Crystal morphology refers to the external appearance or shape of a crystal (Gk.

"#, form, shape). It will be discussed at the level of the appearance of the crystal, its habit (L. habitus, appearance) and the conformation of the overall polymer chain within the crystal, the macroconformation of the molecule. A selection of basic habits is given in Fig. 5.41. These terms and their later expansions should be used in the identification of crystal shapes.

Fig. 5.41

It is not surprising that macromolecules can assume fibrous habits with the long chains aligned parallel to the fiber axis as described in Sect. 5.2.6, but frequently they are also lamellar, with the chain close to normal to the surface of the lamella, as discussed in Sect.5.2.4. The names fibrous and lamellar habits have in addition to an indication of the shape of the crystal a connotation of flexibility. The isometric habit, i.e., crystals with close to equal dimensions in all directions are rare for the macromolecular crystals, but common for atoms and small molecules (see Sect. 5.2.7).
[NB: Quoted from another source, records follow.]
`src/tld_pkg.sv`:
```
// Shared constants and transaction types for the TIFF LZW decoder.
package tld_pkg;

  localparam int TABLE_ENTRIES  = 4096;
  localparam int MAX_CODE_WIDTH = 12;
  localparam int CODE_W         = MAX_CODE_WIDTH;
  localparam int ENTRY_W        = CODE_W + 1;
  localparam int TBL_AW         = $clog2(TABLE_ENTRIES);
  localparam int STACK_DEPTH    = 4096;
  localparam int STACK_AW       = $clog2(STACK_DEPTH);
  localparam int DEPTH_W        = STACK_AW + 1;
  localparam int CNT_W          = 24;
  localparam int BUF_W          = 19;
  localparam int BCNT_W         = 5;
  localparam int CWID_W         = 4;

  localparam logic [CODE_W-1:0]  BYTE_CODES = CODE_W'(256);
  localparam logic [CODE_W-1:0]  CODE_CLEAR = CODE_W'(256);
  localparam logic [CODE_W-1:0]  CODE_END   = CODE_W'(257);
  localparam logic [ENTRY_W-1:0] FIRST_FREE = ENTRY_W'(258);
  localparam logic [CWID_W-1:0]  MIN_WIDTH  = CWID_W'(9);
  localparam logic [CWID_W-1:0]  MAX_WIDTH  = CWID_W'(MAX_CODE_WIDTH);
  localparam logic [CNT_W-1:0]   CNT_MAX    = {CNT_W{1'b1}};

  localparam logic CMD_PUSH = 1'b0;
  localparam logic CMD_PULL = 1'b1;

  typedef struct packed {
    logic       command;
    logic [7:0] in_byte;
  } tld_in_t;

  typedef struct packed {
    logic               push_accepted;
    logic               out_valid;
    logic [7:0]         out_byte;
    logic [DEPTH_W-1:0] pending_count;
    logic               stream_done;
    logic [CNT_W-1:0]   consumed_count;
  } tld_out_t;

  typedef struct packed {
    logic              vld;
    logic [CODE_W-1:0] code;
  } tld_code_t;

  typedef struct packed {
    logic [CODE_W-1:0] prefix;
    logic [7:0]        suffix;
  } tld_entry_t;

endpackage

```
`src/tld_unpack.sv`:
```
// MSB-first bit unpacker that gathers compressed bytes into variable-width codes.
module tld_unpack
  import tld_pkg::*;
(
  input  logic              clk,
  input  logic              rst_n,
  input  logic              shift_en,
  input  logic [7:0]        in_byte,
  input  logic [CWID_W-1:0] code_width,
  output tld_code_t         code_o
);

  logic [BUF_W-1:0]   buf_r, buf_nxt;
  logic [BCNT_W-1:0]  cnt_r, cnt_nxt;
  logic [BUF_W-1:0]   joined;
  logic [BUF_W-1:0]   shifted;
  logic [BUF_W-1:0]   low_mask;
  logic [BCNT_W-1:0]  total;
  logic [BCNT_W-1:0]  sh;
  logic [ENTRY_W-1:0] width_mask;

  always_comb begin
    joined     = {buf_r[BUF_W-9:0], in_byte};
    total      = cnt_r + BCNT_W'(8);
    sh         = total - BCNT_W'(code_width);
    shifted    = joined >> sh;
    low_mask   = (BUF_W'(1) << sh) - BUF_W'(1);
    width_mask = (ENTRY_W'(1) << code_width) - ENTRY_W'(1);
    code_o.vld  = total >= BCNT_W'(code_width);
    code_o.code = shifted[CODE_W-1:0] & width_mask[CODE_W-1:0];
    buf_nxt = buf_r;
    cnt_nxt = cnt_r;
    if (shift_en) begin
      if (code_o.vld) begin
        buf_nxt = joined & low_mask;
        cnt_nxt = sh;
      end else begin
        buf_nxt = joined;
        cnt_nxt = total;
      end
    end
  end

  always_ff @(posedge clk) begin
    if (!rst_n) begin
      buf_r <= '0;
      cnt_r <= '0;
    end else begin
      buf_r <= buf_nxt;
      cnt_r <= cnt_nxt;
    end
  end

endmodule

```
`config.mk`:
```
export PLATFORM = sky130hd
export DESIGN_NAME = tld_unpack
export DESIGN_NICKNAME = d
export VERILOG_FILES = /design/src/tld_pkg.sv /design/src/tld_unpack.sv
export SDC_FILE = /design/constraint.sdc
export NUM_CORES = 1
export LEC_CHECK = 0
export BUFFER_PORTS_ARGS = -buffer_cell sky130_fd_sc_hd__clkbuf_2
export CORE_ASPECT_RATIO = 1.4
export CORE_UTILIZATION = 38
export DETAILED_ROUTE_END_ITERATION = 8
export PLACE_DENSITY_LB_ADDON = 0.25
export SLEW_MARGIN = 20
export SYNTH_ARGS = -nofsm -noshare
export SYNTH_HDL_FRONTEND = slang
export SYNTH_SLANG_ARGS = --single-unit
```
`constraint.sdc`:
```
create_clock -name clk -period 5.5 [get_ports clk]
set_input_delay 1.65 -clock clk [delete_from_list [all_inputs] [get_ports clk]]
set_output_delay 1.65 -clock clk [all_outputs]
set_load 0.05 [all_outputs]
```
==> flow_metrics.py, run 1 <==
metrics = {
    "run_status": {
        "run_status": "complete, no violations",
    },
    "logic_synthesis": {
        "synth-seq-area-share_pct": 15.9,
        "syn-num-nets": 295,
        "ys.flop_type": "dfxtp_1",
        "netlist_area_mm2": 0.00202,
        "ys_ff_latch": 16,
        "synth-warning-count": 0,
        "syn-instance-count": 273,
        "yosys.cell_types.count": 45,
        "synth.avg_cell_area_um2": 7.40,
        "synth_edf_count": 0,
        "async_flop_share_pct": 0,
    },
    "sta": {
        "fin_crit_ns": 5.46,
        "finalHoldViolCount": 0,
        "max_slew_margin_pct": 59.0,
        "finalCritPeriodShare_pct": 99.3,
        "skew_ns": 0.00381,
        "worst_slew_pin_slew_ns": 0.610,
        "setup_violations": 0,
        "grt_setup_unrepaired": "true",
        "drv_slew": 0,
        "fmax_mhz": 183,
    },
    "cells_and_area": {
        "final_cell_mix": "buf_4, nand2_1, nor2_1, mux2i_1",
        "multi_input_area_mm2": 0.00171,
        "layout.cells.non_filler": 382,
        "diodes": 0,
        "layout_commonest_cell": "buf_4",
        "syn2layout_area_growth_pct": 35.1,
        "final_cell_area_mm2": 0.00273,
        "nFillCells": 497,
        "drive_gt1_share_pct": 31.3,
        "seq_area_um2": 320,
        "nets": 339,
    },
    "routing": {
        "dr.pass1.iters": 4,
        "vias": 2086,
        "drtIter0Drc": 91,
        "ant_nets": 0,
        "via_per_inst": 5.46,
        "drt_wl_total_um": 5900,
        "wire_per_inst_um": 15.4,
        "post-route-drc-count": 0,
    },
    "worst_setup_path": {
        "cp_data_required_time_ns": 3.85,
        "rr_worst_depth": 16,
        "r2r_setup_slack_ns": 1.84,
        "crit_type": "in -> out",
        "endpoint_kind": "output pin",
        "startpoint_type": "input pin",
        "crit_fanout": 20,
        "worst_ep_arrival_time_ns": 3.81,
    },
    "clock_network": {
        "cts_tree": "built",
        "numCtsBuffers": 3,
        "clk_path_buf_depth": 2,
        "clk-insertion-delay-late_ns": 0.26,
        "cts_root_buffer": "clkbuf_8",
        "cts.sinks": 16,
        "htreeDepth": 1,
        "path_clk_slew_ns": 0.07,
        "postCtsHoldBufs": 0,
    },
    "job": {
        "max_cap_viol_count": 0,
    },
    "power": {
        "finalPower_mw": 1.30,
        "ir_worst_vdd_mv": 0.308,
        "p_leak_nw": 1.14,
        "p_comb_share_pct": 80.5,
        "p_switching_mw": 0.655,
        "swShare_pct": 50.2,
        "seqPwrFrac_pct": 11.2,
        "internal_power_mw": 0.650,
        "power.density_mw_per_mm2": 478,
        "clkPwrFrac_pct": 8.3,
    },
    "placement": {
        "placed_cell_area_mm2": 0.00265,
        "io_buffer_count": 27,
        "post-dp-hpwl_um": 4830,
        "gp_congestion": 0.923,
        "dp_cells": 378,
    },
    "grt": {
        "grt_max_degree": 33,
        "antenna_found_initial": 0,
        "grt_remaining_overflow": 0,
        "grt_pass1_wl_um": 9560,
        "grtUsageTotal_pct": 21.6,
        "grt_pass1_vias": 2031,
    },
    "hold_path": {
        "min_path_type": "reg -> reg",
        "hold_path_depth": 1,
    },
    "floorplanning": {
        "start_util_pct": 39.1,
        "die_y_um": 88.3,
        "die_area_mm2": 0.00561,
        "die_w_um": 63.6,
        "rows": 31,
        "fp.coreArea_mm2": 0.00516,
        "num_io_pins": 28,
    },
}
logic make-up after synthesis:
group	Yosys count	synth area share [%]
XOR/XNOR	10	4.71
flip-flops	16	15.9
multiplexers	38	20.7
adder cells (fa/ha/maj)	7	4.71
AND/OR/NAND/NOR	101	23.4
AO/OA/AOI/OAI	72	23.5
buffers and inverters	29	7.06
per-stage QoR:
stage | setup TNS [ns] | setup slack, ns | util [%] | hold WS (ns)
2_1_floorplan | -0.00664 | -0.00664 | - | 0.441
4_1_cts | 0 | 0.0266 | 52.6 | 0.516
3_5_place_dp | -0.00929 | -0.00929 | 51.3 | 0.500
3_3_place_gp | 0 | 0.000436 | 51.3 | 0.485
6_report | 0 | 0.0382 | 52.9 | 0.507
5_1_grt | -0.0258 | -0.0258 | 52.9 | 0.529
worst paths after layout:
check                                 end          start
worst max-delay path            code_o[5]  code_width[1]
worst min-delay path             cnt_r[0]       cnt_r[0]
worst max register to register   buf_r[4]       cnt_r[0]
worst min register to register   cnt_r[0]       cnt_r[0]
worst max-delay path: stages:
cell and delay [ns]:
clkbuf_2 0.09, buf_4 0.15, fa_1 0.59, buf_12 0.17, mux2i_2 0.28, mux2_2 0.23
nor2_1 0.07, a2111oi_4 0.40, buf_12 0.19
metal layers:
layer | share of wire (%) | up-vias | GRT usage (%)
li1 | - | 1070 | -
met4 | 2.1 | 0 | 5.58
met1 | 44 | 957 | 24.9
met2 | 51 | 47 | 41.9
met3 | 3.2 | 12 | 2.45
met5 | 0 | - | 0
flip-flops by register name, indices dropped and copies added, names as in the netlist:
register and cells:
cnt_r 5, buf_r 11
power by group through the flow:
stage / Combinational (mW) / Sequential (mW) / Clock, mW
2_1_floorplan: 0.699 / 0.143 / 0
5_1_grt: 1.12 / 0.148 / 0.115
4_1_cts: 1.04 / 0.146 / 0.110
3_5_place_dp: 1.03 / 0.149 / 0
3_3_place_gp: 1.02 / 0.148 / 0
6_report: 1.05 / 0.146 / 0.109
what timing repair did:
item,4_1_cts,5_1_grt
endpoints found under the setup margin,2,10
pin swaps,2,1
hold endpoints to repair,0,0
resized for setup,3,7
setup buffers,0,0
final cells by class:
type,count,share of cell area (%)
flip-flops and latches,16,11.7
well taps,66,3.03
inverters,7,0.963
multi-input cells,228,62.5
clock buffers,4,2.02
repair buffers,61,19.7
cells in the mapped netlist (6+ instances only):
| cell | n | area share, % |
|---|---|---|
| xnor2_1 | 6 | 2.6 |
| inv_1 | 7 | 1.3 |
| dfxtp_1 | 16 | 16 |
| mux2i_1 | 26 | 13 |
| nor3_1 | 10 | 2.5 |
| clkbuf_1 | 9 | 1.7 |
| nor2_1 | 24 | 4.5 |
| mux2_2 | 10 | 5.6 |
| a21oi_1 | 19 | 4.7 |
| nand2_1 | 29 | 5.4 |
| o21ai_0 | 18 | 4.5 |
| nand3_1 | 13 | 3.2 |
| ha_1 | 6 | 3.7 |
| nand2b_1 | 8 | 2.5 |
| buf_2 | 9 | 2.2 |
No activity file was read; power rests on OpenSTA's default activity.
==> inputs of run 2 (changes only) <==
CELL_PAD_IN_SITES_DETAIL_PLACEMENT = 1   (was default)
CELL_PAD_IN_SITES_GLOBAL_PLACEMENT = 2   (was default)
CORE_UTILIZATION = 33   (was 38)
CTS_CLUSTER_SIZE = 28   (was default)
==> run 2 against run 1 <==
Wire length up 22%. Utilization fell by 4.4 points. Via count up 3.2%. Register-to-register slack worse by 0.06 ns. Combinational power increased by 9%. Cell count grew 2.1%. Global-route usage is 1.1 points higher. Die area up 15%. Critical path depth fell by 2. Critical path type unchanged. Largest cell class unchanged.
==> flow_metrics.py, run 2 (synthesized netlist as in run 1, its figures left out) <==
metrics = {
    "sta": {
        "fin_crit_ns": 5.46,
        "grt_setup_unrepaired": "true",
        "worst_slew_pin_slew_ns": 0.442,
        "finalHoldViolCount": 0,
        "drv_slew": 0,
        "fin_ws_ns": 0.0434,
        "setup_violations": 0,
        "skew_ns": 0.00498,
        "max_slew_margin_pct": 70.3,
        "fmax_mhz": 183,
        "finalCritPeriodShare_pct": 99.2,
    },
    "worst_setup_path": {
        "crit_type": "in -> out",
        "crit_fanout": 2,
        "r2r_start": "cnt_r[3]",
        "rr_worst_depth": 16,
        "endpoint_kind": "output pin",
        "reg2reg_to": "buf_r[4]",
        "r2r_setup_slack_ns": 1.78,
        "startpoint_type": "input pin",
        "cp_data_required_time_ns": 3.85,
        "worst_ep_arrival_time_ns": 3.81,
    },
    "routing": {
        "dr.pass1.iters": 4,
        "via_per_inst": 5.52,
        "drtIter0Drc": 127,
        "post-route-drc-count": 0,
        "wire_per_inst_um": 18.5,
        "drt_wl_total_um": 7210,
        "vias": 2153,
        "ant_nets": 0,
    },
    "grt": {
        "top_usage_layer": "met2",
        "antenna_found_initial": 0,
        "met2_usage_pct": 41.6,
        "grt_util_met3_pct": 2.29,
        "gr-usage-met1_pct": 28.5,
        "grt_max_degree": 26,
        "grt_pass1_wl_um": 11000,
        "grtUsageTotal_pct": 22.8,
        "grt_remaining_overflow": 0,
        "grt_pass1_vias": 2132,
    },
    "floorplanning": {
        "fp.coreArea_mm2": 0.00586,
        "die_w_um": 68.1,
        "die_area_mm2": 0.00644,
        "num_io_pins": 28,
        "die_y_um": 94.6,
        "rows": 33,
        "start_util_pct": 34.4,
    },
    "cells_and_area": {
        "largest_reg_flops": 11,
        "multi_input_area_mm2": 0.00177,
        "syn2layout_area_growth_pct": 40.7,
        "nFillCells": 722,
        "diodes": 0,
        "layout_commonest_cell": "buf_4",
        "seq_area_um2": 320,
        "nets": 343,
        "reg_top3": "buf_r x11, cnt_r x5",
        "drive_gt1_share_pct": 33.8,
        "regMostFlops": "buf_r",
        "final_cell_mix": "buf_4, nand2_1, nor2_1",
    },
    "placement": {
        "post-dp-hpwl_um": 5620,
        "gp_congestion": 0.873,
        "place_ws_ns": -0.0347,
        "io_buffer_count": 27,
    },
    "clock_network": {
        "htreeDepth": 1,
        "clk_path_buf_depth": 2,
        "postCtsHoldBufs": 0,
        "cts_tree": "built",
        "path_clk_slew_ns": 0.07,
        "cts_root_buffer": "clkbuf_8",
        "numCtsBuffers": 3,
        "clk-insertion-delay-late_ns": 0.26,
        "cts.sinks": 16,
    },
    "power": {
        "power.density_mw_per_mm2": 490,
        "p_leak_nw": 1.18,
        "ir_worst_vdd_mv": 0.242,
        "finalPower_mw": 1.39,
    },
    "job": {
        "max_cap_viol_count": 0,
    },
    "hold_path": {
        "min_to": "cnt_r[0]",
        "hold_path_depth": 1,
        "worstHoldStart": "cnt_r[0]",
        "min_path_type": "reg -> reg",
    },
    "run_status": {
        "run_status": "complete, no violations",
    },
}
## run 2: changes by cell type in the layout (fill, tap and decap cells not counted), moves of 2 or more
cell	change
mux2i_1	-2
xnor2_1	-2
xnor2_2	+3
clkbuf_4	+3
mux2i_2	+2
buf_2	-2
## run 2: where the power goes
part | switching, mW | total [mW] | internal [mW]
clock network | 0.0464 | 0.110 | 0.0636
logic | 0.646 | 1.14 | 0.492
registers | 0.0152 | 0.146 | 0.131
## run 2: worst max-delay path by stage
stage / from / end / slack [ns] / depth (start not counted)
after global placement: code_width[0] / code_o[1] / -0.01 / 9
final: code_width[0] / code_o[3] / 0.04 / 7
after CTS: code_width[0] / code_o[3] / -0.06 / 9
after detailed placement: code_width[0] / code_o[1] / -0.03 / 9
after floorplan: code_width[0] / code_o[8] / -0.007 / 7
after global routing: code_width[0] / code_o[3] / -0.02 / 7
## run 2: metal layers
metal	vias to the layer above	wire length, um
li1	1084	-
met1	1036	3200
met2	27	3830
met3	6	128
met4	0	56
met5	-	0
## run 2: cell type report
| type | instances | share of cell area (%) |
|---|---|---|
| multi-input cells | 229 | 62.3 |
| clock buffers | 4 | 1.94 |
| repair buffers | 64 | 20.5 |
| flip-flops and latches | 16 | 11.3 |
| inverters | 7 | 0.925 |
| well taps | 70 | 3.08 |
## run 2: stage by stage
step / util, % / hold WS [ns] / area (um2) / TNS (ns) / cells
floorplan: - / 0.441 / 2150 / -0.00664 / 273
global placement: 45.2 / 0.482 / 2650 / -0.0135 / 382
detailed placement: 45.2 / 0.491 / 2650 / -0.117 / 382
CTS: 46.5 / 0.509 / 2730 / -0.168 / 386
global route: 48.5 / 0.541 / 2840 / -0.0418 / 390
finish: 48.5 / 0.511 / 2840 / 0 / 390
## run 2: critical path: stages
cell and delay, ns:
clkbuf_2 0.09, ha_1 0.22, fa_2 0.57, buf_4 0.12, mux4_2 0.52, a2111oi_4 0.44
buf_12 0.19
## run 2: repair_timing
action | in CTS | in global routing
resized for setup | 4 | 15
pin swaps | 0 | 4
buffers inserted | 0 | 3
setup endpoints to repair | 8 | 11
cloned | 0 | 1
5.2.2 Molecular Macroconformation

The macroconformation is a representation of the overall molecular shape, in contrast to the local conformations, discussed in Sect. 1.3.5 and describes the shape on a repeating unit scale (see also Appendix 14). In the description of crystals, the macroconformation must fit the crystal habit and it must be recognized that polymer crystals are usually small, so that the chain often extends beyond the crystal.